Entre sus fuente se incluye el aguacate, los aceites vegetales como el de oliva o colza, frutos secos (nueces, almendras, anacardos y cacahuetes, entre otros), y las semillas (girasol, sésamo, calabaza, cáñamo, lino y chía, entre otras).

– POLIINSATURADAS

También líquidas a temperatura ambiente.

Éstos son los llamados ácidos grasos omega-3 y omega-6 que son básicos ya que el cuerpo no puede sintetizarlos por sí mismo, es decir, que necesita el aporte externo para producirlos y asimilarlos.

Éstos ácidos grasos ayudan a reducir inflamación, mejoran la salud cardiovascular y reducen los síntomas de la depresión y el riesgo de cáncer. Ni mucho ni poco. Un aporte diario controlado es muy beneficioso y necesario, pero como siempre, no obsesionarse porque se puede obtener a través de alimentos vegetales que son muy fáciles de incluir en la dieta.

Hay tres tipos de omega-3, que se pueden obtener a través de nueces, semillas molidas de chía y linaza, aceite de linaza, canola y soja, y de reductos derivados de la soja como el tofu o las propias habas de soja.

Los omega-6 se pueden encontrar también en la soja, en las pipas y el aceite de girasol, el aceite de coco, el aguacate y frutos secos como las nueces, almendras, cacahuetes, avellanas y pistachos.

Por supuesto también hay fuentes animales. Conocido el pescado, que gracias a nuestra explotación y tratamiento de los mares, contiene además metales pesados y microplásticos muy poco saludables para el organismo. Ya sabemos que se puede vivir sin ellos, ¿verdad?

– GRASAS TRANS

Se conocen como ácidos grasos trans a aquellas grasas insaturadas que se forman de manera industrial a partir de aceites hidrogenados. El proceso llamado hidrogenación hace que la caducidad del alimento se alargue y también regula y estabiliza su sabor.

A pesar de lo dañinos que son, más que las grasas saturadas, se siguen añadiendo a alimentos industriales cotidianos.

Producen enfermedades cardiovasculares y obesidad. También aumentan el colesterol «malo», reducen el «bueno» y, como resultado, aumentan la acumulación de colesterol en las arterias y el riesgo de cardiopatías o accidentes cerebrovasculares. Para rematar pueden aumentar las probabilidades de padecer diabetes tipo 2.

Para evitarlos debemos prestar mucha atención a las etiquetas de los alimentos, aunque en España no hay ninguna regulación que obligue a fabricantes a especificar este tipo de grasas. Se pueden identificar como grasas trans o con ingredientes «parcialmente hidrogenados».

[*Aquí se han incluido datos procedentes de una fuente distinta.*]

## src/rtl/cu_params.svh

```systemverilog
`ifndef CU_PARAMS_SVH
`define CU_PARAMS_SVH

// Instruction word
`define CU_ILEN       32

// Field positions inside the instruction word
`define CU_OPC_MSB    6
`define CU_OPC_LSB    0
`define CU_F3_MSB     14
`define CU_F3_LSB     12
`define CU_RS2_MSB    24
`define CU_RS2_LSB    20
`define CU_F7_MSB     31
`define CU_F7_LSB     25
`define CU_F12_MSB    31
`define CU_F12_LSB    20

// Maintenance channels, one per memory structure
`define CU_NUM_MAINT  3
`define CU_CH_L1TLB   0
`define CU_CH_L2TLB   1
`define CU_CH_DMSHR   2

`endif

```

## src/rtl/cu_isa_pkg.sv

```systemverilog
package cu_isa_pkg;

	// RV32 major opcodes seen by the control unit
	typedef enum logic [6:0] {
		OPC_LOAD     = 7'b0000011,
		OPC_MISC_MEM = 7'b0001111,
		OPC_STORE    = 7'b0100011,
		OPC_BRANCH   = 7'b1100011,
		OPC_JAL      = 7'b1101111,
		OPC_SYSTEM   = 7'b1110011
	} opcode_e;

	// Coarse class of an issued instruction
	typedef enum logic [2:0] {
		CLS_OTHER   = 3'd0,
		CLS_JUMP    = 3'd1,
		CLS_BRANCH  = 3'd2,
		CLS_LDST    = 3'd3,
		CLS_FENCE_I = 3'd4,
		CLS_SFENCE  = 3'd5,
		CLS_ECALL   = 3'd6,
		CLS_EBREAK  = 3'd7
	} instr_class_e;

	// MISC-MEM funct3 for FENCE.I
	localparam logic [2:0] F3_FENCE_I = 3'b001;

	// SYSTEM funct3 shared by ECALL, EBREAK and SFENCE.VMA
	localparam logic [2:0] F3_PRIV = 3'b000;

	localparam logic [6:0]  F7_SFENCE_VMA = 7'b0001001;
	localparam logic [11:0] F12_ECALL     = 12'h000;
	localparam logic [11:0] F12_EBREAK    = 12'h001;

endpackage

```

## src/rtl/cu_sys_pkg.sv

```systemverilog
package cu_sys_pkg;

	// Exception causes, numbered as in the privileged spec
	typedef enum logic [3:0] {
		E_I_ADDR_MISALIGNED  = 4'd0,
		E_I_ACCESS_FAULT     = 4'd1,
		E_ILLEGAL_INSTR      = 4'd2,
		E_LD_ADDR_MISALIGNED = 4'd4,
		E_LD_ACCESS_FAULT    = 4'd5,
		E_ST_ADDR_MISALIGNED = 4'd6,
		E_ST_ACCESS_FAULT    = 4'd7,
		E_I_PAGE_FAULT       = 4'd12,
		E_LD_PAGE_FAULT      = 4'd13,
		E_ST_PAGE_FAULT      = 4'd15
	} except_code_e;

	// How a structure is to be cleared
	typedef enum logic [1:0] {
		MT_NONE = 2'd0,
		MT_ALL  = 2'd1,
		MT_ASID = 2'd2
	} maint_type_e;

endpackage

```

## src/rtl/cu_ctrl_fsm.sv

```systemverilog
`timescale 1ns/1ps
`include "cu_params.svh"

module cu_ctrl_fsm (
	input  logic                      clk_i,
	input  logic                      rst_n_i,
	input  cu_isa_pkg::instr_class_e  cls_i,
	input  logic                      scoped_i,
	input  logic                      cls_valid_i,
	input  logic                      except_raised_i,
	input  cu_sys_pkg::except_code_e  except_code_i,
	input  logic                      all_done_i,
	output logic                      flush_o,
	output logic                      abort_o,
	output logic                      stall_o,
	output logic                      maint_req_o,
	output logic [`CU_NUM_MAINT-1:0]  maint_mask_o,
	output cu_sys_pkg::maint_type_e   maint_type_o
);
	import cu_isa_pkg::*;
	import cu_sys_pkg::*;

	typedef enum logic [2:0] {
		RESET,
		RUN,
		TRAP,
		MAINT,
		WAIT
	} state_e;

	state_e                   state_q;
	state_e                   state_d;
	logic                     env_flush_q;
	logic                     env_flush_d;
	logic [`CU_NUM_MAINT-1:0] mask_q;
	logic [`CU_NUM_MAINT-1:0] mask_d;
	maint_type_e              type_q;
	maint_type_e              type_d;
	except_code_e             code_q;
	logic [`CU_NUM_MAINT-1:0] tlb_mask;
	logic [`CU_NUM_MAINT-1:0] dmshr_mask;
	logic [`CU_NUM_MAINT-1:0] trap_mask;

	always_comb begin
		tlb_mask                = '0;
		tlb_mask[`CU_CH_L1TLB]  = 1'b1;
		tlb_mask[`CU_CH_L2TLB]  = 1'b1;
		dmshr_mask              = '0;
		dmshr_mask[`CU_CH_DMSHR] = 1'b1;
	end

	// Structures touched by each cause group
	always_comb begin
		case (code_q)
			E_I_ADDR_MISALIGNED, E_I_ACCESS_FAULT, E_I_PAGE_FAULT:
				trap_mask = tlb_mask;
			E_LD_ADDR_MISALIGNED, E_LD_ACCESS_FAULT, E_LD_PAGE_FAULT,
			E_ST_ADDR_MISALIGNED, E_ST_ACCESS_FAULT, E_ST_PAGE_FAULT:
				trap_mask = dmshr_mask;
			default:
				trap_mask = '0;
		endcase
	end

	always_comb begin
		state_d     = state_q;
		mask_d      = mask_q;
		type_d      = type_q;
		env_flush_d = 1'b0;
		case (state_q)
			RESET: state_d = WAIT;
			RUN: begin
				// Exceptions win over the decoded class
				if (except_raised_i) begin
					state_d = TRAP;
				end else if (cls_valid_i) begin
					case (cls_i)
						CLS_FENCE_I: begin
							state_d = MAINT;
							mask_d  = tlb_mask;
							type_d  = MT_ALL;
						end
						CLS_SFENCE: begin
							state_d = MAINT;
							mask_d  = '1;
							type_d  = scoped_i ? MT_ASID : MT_ALL;
						end
						CLS_ECALL, CLS_EBREAK: env_flush_d = 1'b1;
						default: state_d = RUN;
					endcase
				end
			end
			TRAP:    state_d = (|trap_mask) ? WAIT : RUN;
			MAINT:   state_d = WAIT;
			WAIT: begin
				if (all_done_i) begin
					state_d = RUN;
				end
			end
			default: state_d = RESET;
		endcase
	end

	always_ff @(posedge clk_i or negedge rst_n_i) begin
		if (!rst_n_i) begin
			state_q     <= RESET;
			env_flush_q <= 1'b0;
		end else begin
			state_q     <= state_d;
			env_flush_q <= env_flush_d;
		end
	end

	always_ff @(posedge clk_i) begin
		mask_q <= mask_d;
		type_q <= type_d;
		if (state_q == RUN && except_raised_i) begin
			code_q <= except_code_i;
		end
	end

	always_comb begin
		flush_o      = env_flush_q;
		abort_o      = 1'b0;
		stall_o      = (state_q != RUN);
		maint_req_o  = 1'b0;
		maint_mask_o = '0;
		maint_type_o = MT_NONE;
		case (state_q)
			RESET: begin
				flush_o      = 1'b1;
				maint_req_o  = 1'b1;
				maint_mask_o = '1;
				maint_type_o = MT_ALL;
			end
			TRAP: begin
				flush_o      = 1'b1;
				abort_o      = (code_q == E_ILLEGAL_INSTR);
				maint_req_o  = |trap_mask;
				maint_mask_o = trap_mask;
				maint_type_o = (|trap_mask) ? MT_ALL : MT_NONE;
			end
			MAINT: begin
				maint_req_o  = 1'b1;
				maint_mask_o = mask_q;
				maint_type_o = type_q;
			end
			default: maint_type_o = MT_NONE;
		endcase
	end

endmodule

```

## src/rtl/cu_top.sv

```systemverilog
`timescale 1ns/1ps
`include "cu_params.svh"

module cu_top (
	input  logic                     clk_i,
	input  logic                     rst_n_i,
	input  logic [`CU_ILEN-1:0]      instr_i,
	input  logic                     instr_valid_i,
	input  logic                     except_raised_i,
	input  cu_sys_pkg::except_code_e except_code_i,
	input  logic [`CU_NUM_MAINT-1:0] maint_done_i,
	output logic                     flush_o,
	output logic                     abort_o,
	output logic                     stall_o,
	output logic [`CU_NUM_MAINT-1:0] maint_busy_o,
	output cu_sys_pkg::maint_type_e  maint_type_o [`CU_NUM_MAINT]
);
	import cu_isa_pkg::*;
	import cu_sys_pkg::*;

	instr_class_e             cls;
	logic                     scoped;
	logic                     cls_valid;
	logic                     fsm_stall;
	logic                     maint_req;
	logic [`CU_NUM_MAINT-1:0] maint_mask;
	maint_type_e              req_type;
	logic                     all_done;

	instr_classifier u_classifier (
		.clk_i         (clk_i),
		.rst_n_i       (rst_n_i),
		.instr_i       (instr_i),
		.instr_valid_i (instr_valid_i),
		.stall_i       (fsm_stall),
		.cls_o         (cls),
		.scoped_o      (scoped),
		.cls_valid_o   (cls_valid)
	);

	cu_ctrl_fsm u_fsm (
		.clk_i           (clk_i),
		.rst_n_i         (rst_n_i),
		.cls_i           (cls),
		.scoped_i        (scoped),
		.cls_valid_i     (cls_valid),
		.except_raised_i (except_raised_i),
		.except_code_i   (except_code_i),
		.all_done_i      (all_done),
		.flush_o         (flush_o),
		.abort_o         (abort_o),
		.stall_o         (fsm_stall),
		.maint_req_o     (maint_req),
		.maint_mask_o    (maint_mask),
		.maint_type_o    (req_type)
	);

	// One clear channel per memory structure
	for (genvar k = 0; k < `CU_NUM_MAINT; k++) begin : g_chan
		maint_channel u_chan (
			.clk_i      (clk_i),
			.rst_n_i    (rst_n_i),
			.req_i      (maint_req & maint_mask[k]),
			.type_i     (req_type),
			.done_i     (maint_done_i[k]),
			.busy_o     (maint_busy_o[k]),
			.clr_type_o (maint_type_o[k])
		);
	end

	maint_join u_join (
		.clk_i      (clk_i),
		.rst_n_i    (rst_n_i),
		.busy_i     (maint_busy_o),
		.req_seen_i (maint_req),
		.all_done_o (all_done)
	);

	// Issue waits on the FSM and on every open clear
	assign stall_o = fsm_stall | (|maint_busy_o);

endmodule

```

## src/rtl/instr_classifier.sv

```systemverilog
`timescale 1ns/1ps
`include "cu_params.svh"

module instr_classifier (
	input  logic                     clk_i,
	input  logic                     rst_n_i,
	input  logic [`CU_ILEN-1:0]      instr_i,
	input  logic                     instr_valid_i,
	input  logic                     stall_i,
	output cu_isa_pkg::instr_class_e cls_o,
	output logic                     scoped_o,
	output logic                     cls_valid_o
);
	import cu_isa_pkg::*;

	opcode_e      opcode;
	logic [2:0]   funct3;
	logic [6:0]   funct7;
	logic [11:0]  funct12;
	logic [4:0]   rs2;
	instr_class_e cls_d;
	logic         take;

	assign opcode  = opcode_e'(instr_i[`CU_OPC_MSB:`CU_OPC_LSB]);
	assign funct3  = instr_i[`CU_F3_MSB:`CU_F3_LSB];
	assign funct7  = instr_i[`CU_F7_MSB:`CU_F7_LSB];
	assign funct12 = instr_i[`CU_F12_MSB:`CU_F12_LSB];
	assign rs2     = instr_i[`CU_RS2_MSB:`CU_RS2_LSB];

	// Strobes during a stall are dropped
	assign take = instr_valid_i & ~stall_i;

	always_comb begin
		cls_d = CLS_OTHER;
		case (opcode)
			OPC_JAL:             cls_d = CLS_JUMP;
			OPC_BRANCH:          cls_d = CLS_BRANCH;
			OPC_LOAD, OPC_STORE: cls_d = CLS_LDST;
			OPC_MISC_MEM: begin
				// Plain FENCE stays in CLS_OTHER
				if (funct3 == F3_FENCE_I) begin
					cls_d = CLS_FENCE_I;
				end
			end
			OPC_SYSTEM: begin
				if (funct3 == F3_PRIV) begin
					if (funct7 == F7_SFENCE_VMA) begin
						cls_d = CLS_SFENCE;
					end else if (funct12 == F12_ECALL) begin
						cls_d = CLS_ECALL;
					end else if (funct12 == F12_EBREAK) begin
						cls_d = CLS_EBREAK;
					end
				end
			end
			default: cls_d = CLS_OTHER;
		endcase
	end

	always_ff @(posedge clk_i or negedge rst_n_i) begin
		if (!rst_n_i) begin
			cls_valid_o <= 1'b0;
		end else begin
			cls_valid_o <= take;
		end
	end

	always_ff @(posedge clk_i) begin
		if (take) begin
			cls_o    <= cls_d;
			// Non-zero rs2 narrows SFENCE.VMA to one address space
			scoped_o <= (cls_d == CLS_SFENCE) && (rs2 != 5'd0);
		end
	end

endmodule

```

## src/rtl/maint_channel.sv

```systemverilog
`timescale 1ns/1ps

module maint_channel (
	input  logic                    clk_i,
	input  logic                    rst_n_i,
	input  logic                    req_i,
	input  cu_sys_pkg::maint_type_e type_i,
	input  logic                    done_i,
	output logic                    busy_o,
	output cu_sys_pkg::maint_type_e clr_type_o
);
	import cu_sys_pkg::*;

	// Clear level stays up until the structure answers
	always_ff @(posedge clk_i or negedge rst_n_i) begin
		if (!rst_n_i) begin
			busy_o     <= 1'b0;
			clr_type_o <= MT_NONE;
		end else if (req_i) begin
			busy_o     <= 1'b1;
			clr_type_o <= type_i;
		end else if (busy_o && done_i) begin
			busy_o     <= 1'b0;
			clr_type_o <= MT_NONE;
		end
	end

endmodule

```

## src/rtl/maint_join.sv

```systemverilog
`timescale 1ns/1ps
`include "cu_params.svh"

module maint_join (
	input  logic                     clk_i,
	input  logic                     rst_n_i,
	input  logic [`CU_NUM_MAINT-1:0] busy_i,
	input  logic                     req_seen_i,
	output logic                     all_done_o
);

	logic pending_q;

	// Busy flags rise one edge after the request, so the check starts then
	always_ff @(posedge clk_i or negedge rst_n_i) begin
		if (!rst_n_i) begin
			pending_q  <= 1'b0;
			all_done_o <= 1'b0;
		end else begin
			all_done_o <= 1'b0;
			if (req_seen_i) begin
				pending_q <= 1'b1;
			end else if (pending_q && !(|busy_i)) begin
				pending_q  <= 1'b0;
				all_done_o <= 1'b1;
			end
		end
	end

endmodule

```

## config.mk

```make
export PLATFORM = sky130hd
export DESIGN_NAME = cu_top
export DESIGN_NICKNAME = d
export VERILOG_FILES = /design/src/rtl/cu_isa_pkg.sv /design/src/rtl/cu_sys_pkg.sv /design/src/rtl/cu_ctrl_fsm.sv /design/src/rtl/cu_top.sv /design/src/rtl/instr_classifier.sv /design/src/rtl/maint_channel.sv /design/src/rtl/maint_join.sv
export VERILOG_INCLUDE_DIRS = /design/src /design/src/rtl
export SDC_FILE = /design/constraint.sdc
export NUM_CORES = 1
export LEC_CHECK = 0
export ABC_AREA = 1
export BUFFER_PORTS_ARGS = -buffer_cell sky130_fd_sc_hd__buf_2
export CORE_ASPECT_RATIO = 1.75
export CORE_MARGIN = 2
export CORE_UTILIZATION = 49
export DETAILED_ROUTE_END_ITERATION = 8
export PLACE_DENSITY = 0.79
export SYNTH_ARGS = -nofsm -noshare
export SYNTH_HDL_FRONTEND = slang
export SYNTH_SLANG_ARGS = --single-unit
export TNS_END_PERCENT = 30
```

## constraint.sdc

```tcl
create_clock -name clk_i -period 1.8 [get_ports clk_i]
set_input_delay 0.54 -clock clk_i [delete_from_list [all_inputs] [get_ports clk_i]]
set_output_delay 0.54 -clock clk_i [all_outputs]
set_load 0.02 [all_outputs]
```

Yosys cells after proc, flatten, opt, wreduce, memory -nomap -nowiden

Memories as Yosys holds them, arrays and structs flattened. A register that Yosys moved wholly into a read port is not among the register bits.
Cells that the tools add are included.

Input port bits: 43
Logic and storage cells: 114
Register bits: 29
Output and inout bits: 12
Memory bits (read-only): 48
Memories: 1

Equality and inequality tests: 23
Reductions and logical operators: 25
Muxes and demuxes: 42
Bitwise gates (word level): 7

Memories:

| memory          | depth | bits a word | read ports | clocked after Yosys merged registers in | write ports | line              | text |
|---|---|---|---|---|---|---|---|
| (no name shown) | 16    | 3           | 1          | 1                                       | 0           | cu_ctrl_fsm.sv:54 | `case (code_q)` |

Operator list:

| cell                  | number |
|---|---|
| $mux W3               | 9 |
| $eq A7 B7 Y1 const B  | 3 |
| $eq A3 B3 Y1 const B  | 6 |
| $mux W1               | 17 |
| $pmux W3 S5           | 1 |
| $eq A7 B4 Y1 const B  | 2 |
| $mux W2               | 7 |
| $eq A12 B1 Y1 const B | 1 |
| $logic_not A12 Y1     | 1 |
| $pmux W3 S2           | 2 |
| $pmux W3 S4           | 1 |
| $reduce_bool A2 Y1    | 5 |
| $reduce_or A2 Y1      | 5 |
| $pmux W3 S3           | 1 |
| $eq A7 B2 Y1 const B  | 1 |
| $eq A7 B6 Y1 const B  | 1 |
| $eq A3 B1 Y1 const B  | 2 |
| $eq A3 B2 Y1 const B  | 2 |
| $logic_and A1 B1 Y1   | 6 |
| $logic_not A3 Y1      | 2 |
| $ne A3 B3 Y1 const B  | 2 |
| $pmux W2 S3           | 1 |
| $reduce_or A3 Y1      | 2 |
| $reduce_bool A5 Y1    | 1 |
| other kinds (12)      | 16 |

Longest topological paths before layout

Gate-level depths: netlist of the first run.

Depth in word-level cells: 8
Depth in mapped cells: 10
Mapped depth without buffers: 10

Modules after synthesis

Synthesis of the first run repeated with hierarchy kept, for this count alone.

Cell total of the unflattened synthesis: 218
Area, all modules: 1,645.3 µm²

By module, submodules not included:

| module           | seq. area each (µm²) | instances | cells each | area an instance (µm²) |
|---|---|---|---|---|
| cu_ctrl_fsm      | 350.3                | 1         | 87         | 715.7 |
| instr_classifier | 145.1                | 1         | 73         | 466.7 |
| maint_channel    | 75.1                 | 3         | 13         | 116.4 |
| maint_join       | 50.0                 | 1         | 10         | 80.1 |
| cu_top           | 0.0                  | 1         | 9          | 33.8 |

Worst setup path after synthesis of the first run

Ideal clock, no wire load.

Path kind: register to register
From: register u_fsm.state_q[2]
To: register u_fsm.mask_q[2], enable pin
Buffers on the path: 0
Data arrival time: 1.193 ns
Library setup time: 0.344 ns
Data required time: 1.456 ns
Clock period less this slack: 1.537 ns
Cell stages (with the launch flop): 5
Setup slack: 0.263 ns
Cells stage by stage: dfrtp_1 nor3_4 inv_2 or2_4 nor4_2

Cells in the longest elaborated chain, start to end: 2

RTL lines:

| what                        | line               | text |
|---|---|---|
| start, declared             | cu_ctrl_fsm.sv:31  | `state_e state_q;` |
| start signal, assigned      | cu_ctrl_fsm.sv:109 | `state_q <= state_d;` |
| $eq A3 B1 Y1                | cu_ctrl_fsm.sv:70  | `case (state_q)` |
| $reduce_and A4 Y1 (no line) | -                  |  |
| end signal, assigned        | cu_ctrl_fsm.sv:115 | `mask_q <= mask_d;` |
| end, declared               | cu_ctrl_fsm.sv:35  | `` logic [`CU_NUM_MAINT-1:0] mask_q; `` |

No other way between the ends.
A chain may end at the register's enable or synchronous reset.

Final worst setup path of the first run

From: register u_fsm.state_q[2]
To: output flush_o

Cells in the longest elaborated chain, start to end: 3
Elaborated cells on any way between the ends: 4

RTL lines:

| what                                                    | line               | text |
|---|---|---|
| $eq A3 B2 Y1 / $logic_not A3 Y1 (equally long branches) | cu_ctrl_fsm.sv:129 | `case (state_q)` |
| $reduce_or A2 Y1 (no line) (*)                          | -                  |  |
| $mux W1 (*)                                             | cu_ctrl_fsm.sv:129 |  |
| end, declared                                           | cu_top.sv:12       | `output logic flush_o,` |

Every way passes the cells marked *; elsewhere a longest branch is shown, timed or not.

==> flow_summary.yaml, run 1 <==
route:
  dr.pass1.iters: 4
  wl_per_cell_um: 9.70
  postRouteWirelength_um: 2820
  met3_length_um: 141
  route.top_layer_used: "met4"
  met2RoutedLength_um: 1650
  drt_iter0_markers: 13
  count_of_unresolved_drc_violations_after_routing: 0
  routed-via-count: 1367
  m1WireLength_um: 937
  detail-route-antenna-nets: 0
  routed_via_density: 4.70
timing:
  finalClockSkew_ns: 0.00402
  min_period_over_period_pct: 97.5
  timing_hold_violations_final: 0
  post-route-min-period_ns: 1.75
  setup_repair_after_global_routing_missed_its_margin: "true"
  setup-violations-final: 0
  hold_slack_ns: 0.153
  drv_slew: 0
  maxClockFrequency_mhz: 570
  maxSlewHeadroom_pct: 75.2
  timing_worst_slew_pin_value_ns: 0.371
worst_hold_path:
  hold_path_class: "input port to async pin"
clock_network:
  clock_buffers_created_by_tritoncts: 5
  path_clk_slew_ns: 0.06
  ctsHoldBuffers: 0
  clock_tree_from_tritoncts: "yes"
  clkLatencyLatePin_ns: 0.29
  clockRootBuffer: "clkbuf_8"
  h_tree_level_count: 2
  sink_count_of_the_clock_tree: 29
  cts.path.max_buffers: 2
power:
  cell_pwr_density_nw_per_um2: 1180
  ir_drop_v: 0.000797
  p_leak_nw: 1.05
final_layout:
  final_cell_mix: "nand2_1 (52), buf_2 (43), inv_1 (35), nor2_1 (24), dfrtp_1 (14)"
  n_fill_cell: 274
  final_area_sq_um: 1950
  regArea_sq_um: 773
  antenna-diode-count: 0
  final_nets: 291
  multi_input_area_sq_um: 618
  final_layout_size_suffix_gt1_share_pct: 32.1
  area_growth_pct: 26.4
  final_common_cell: "nand2_1"
grt:
  grt_pass1_vias: 1284
  grt_max_degree: 17
  grt.overflow.total: 0
  antenna_found_initial: 0
  global_route_usage_sum_pct: 18.4
  grt_first_pass_wirelength_um: 4730
yosys:
  total_standard_cell_area_after_synthesis_sq_um: 1540
  syn_area_per_cell_sq_um: 7.81
  seq_area_frac_synth_pct: 50.1
  number_of_library_cell_types_mapped_by_synthesis: 27
  yosys_synthesis_warning_count: 0
  count_of_state_elements_after_synthesis: 29
  synth_fp_nets: 240
  syn-instance-count: 197
floorplan:
  die-area_sq_um: 3620
  die_width_um: 46.4
  io-pin-count: 55
  core_region_area_sq_um: 2960
  die_h_um: 78.1
  std_cell_rows: 26
  floorplan.initialDensity_pct: 52.0
status:
  status: "completed"
worst_setup_path:
  startpoint: "u_fsm.state_q[2]"
  timing.critical_path.fanout_max: 5
  reg2reg_setup_slack_ns: 0.15
  critPathRequiredTime_ns: 1.26
  endpoint_kind: "output port"
  crit_type: "flop to output port"
  setup.worst_path.start_class: "flop"
  reg2reg_from: "u_fsm.state_q[0]"
  critical_path_at_ns: 1.21
placement:
  portBuffers: 44
  place.gp.congestion: 0.802
  placed_standard_cell_area_sq_um: 1800
  hpwl_um: 2320
flow_run:
  drv.max_cap_violation_count: 0
[critical path: stages, from the launching register on]
cell	delay, ns
dfrtp_2	0.43
nor2_1	0.06
or2_2	0.27
buf_2	0.16
[flip-flops by register name (all words and copies together) (netlist names), 2 cells and up]
signal	flops
g_chan.u_chan.busy_o	3
g_chan.u_chan.clr_type_o	6
u_classifier.cls_o	3
u_fsm.code_q	4
u_fsm.state_q	3
u_fsm.trap_mask	2
u_fsm.type_q	2
[final cells by class]
cell class | instances | area share, %
clock buffer | 7 | 4.95
sequential | 29 | 39.7
multi-input combinational | 125 | 31.8
timing repair buffer | 47 | 12.8
tap | 42 | 2.70
inverter | 40 | 7.78
clock inverter | 1 | 0.257
[stage by stage]
step                TNS, ns  total power, mW  instances  util (%)  setup slack [ns]
floorplan                 0             1.50        197         -             0.263
global placement          0             1.66        281      60.7             0.144
detailed placement        0             1.68        281      60.7             0.121
CTS                       0             2.29        289      64.5           0.00275
global route        -0.0489             2.45        291      65.7           -0.0322
finish                    0             2.29        291      65.7            0.0450
[report_power, final]
group	switching [mW]	internal (mW)
logic	0.476	0.286
clock network	0.244	0.345
registers	0.118	0.826
total	0.838	1.46
[cell families after synthesis]
logic type             Yosys count  share of synthesized area (%)
and+or+nand+nor                111                           32.9
buffers and inverters           43                           11.3
DFF                             29                           50.1
AOI/OAI and AO/OA               14                           5.69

Vamos a quitarnos de la dieta alimentos como: congelados y precocinados (tipo lasañas, pizzas, helado, fritos o empanados), aperitivos salados como las patatas fritas, galletas, margarinas o mantecas, bollería industrial, comida rápida y pasteles o tartas.

Bueno, aquí acaba la historia, intensa pero directa.

En definitiva y como conclusión, no te asustes por las grasas, porque las grasas son amigas. Pero hay que tener en cuenta el tipo de grasas que consumimos, que sean saludables y de calidad.

Grasas insaturadas como los frutos secos, las semillas, el aguacate y aceites como el de oliva virgen extra y el de coco (con moderación) son las que deberían estar en tu dieta. El resto, bye, bye darling.

También te digo que, aunque sean grasas saludables y las utilices en recetas maravillosas, no te atiborres sin control. Que a veces tendemos a comer más por el hecho de que la mouse de cacao con aguacate es saludable y nos comemos tres veces lo que deberíamos, tampoco es plan.

Así que ya te he soltado la chapa con algo de información más específica, espero que no haya sido muy espesa y que hayas llegado al final porque creo que es muy necesaria. La información es poder así que comparte y promueve la palabra.

Un abrazo verde, verde, súper verde.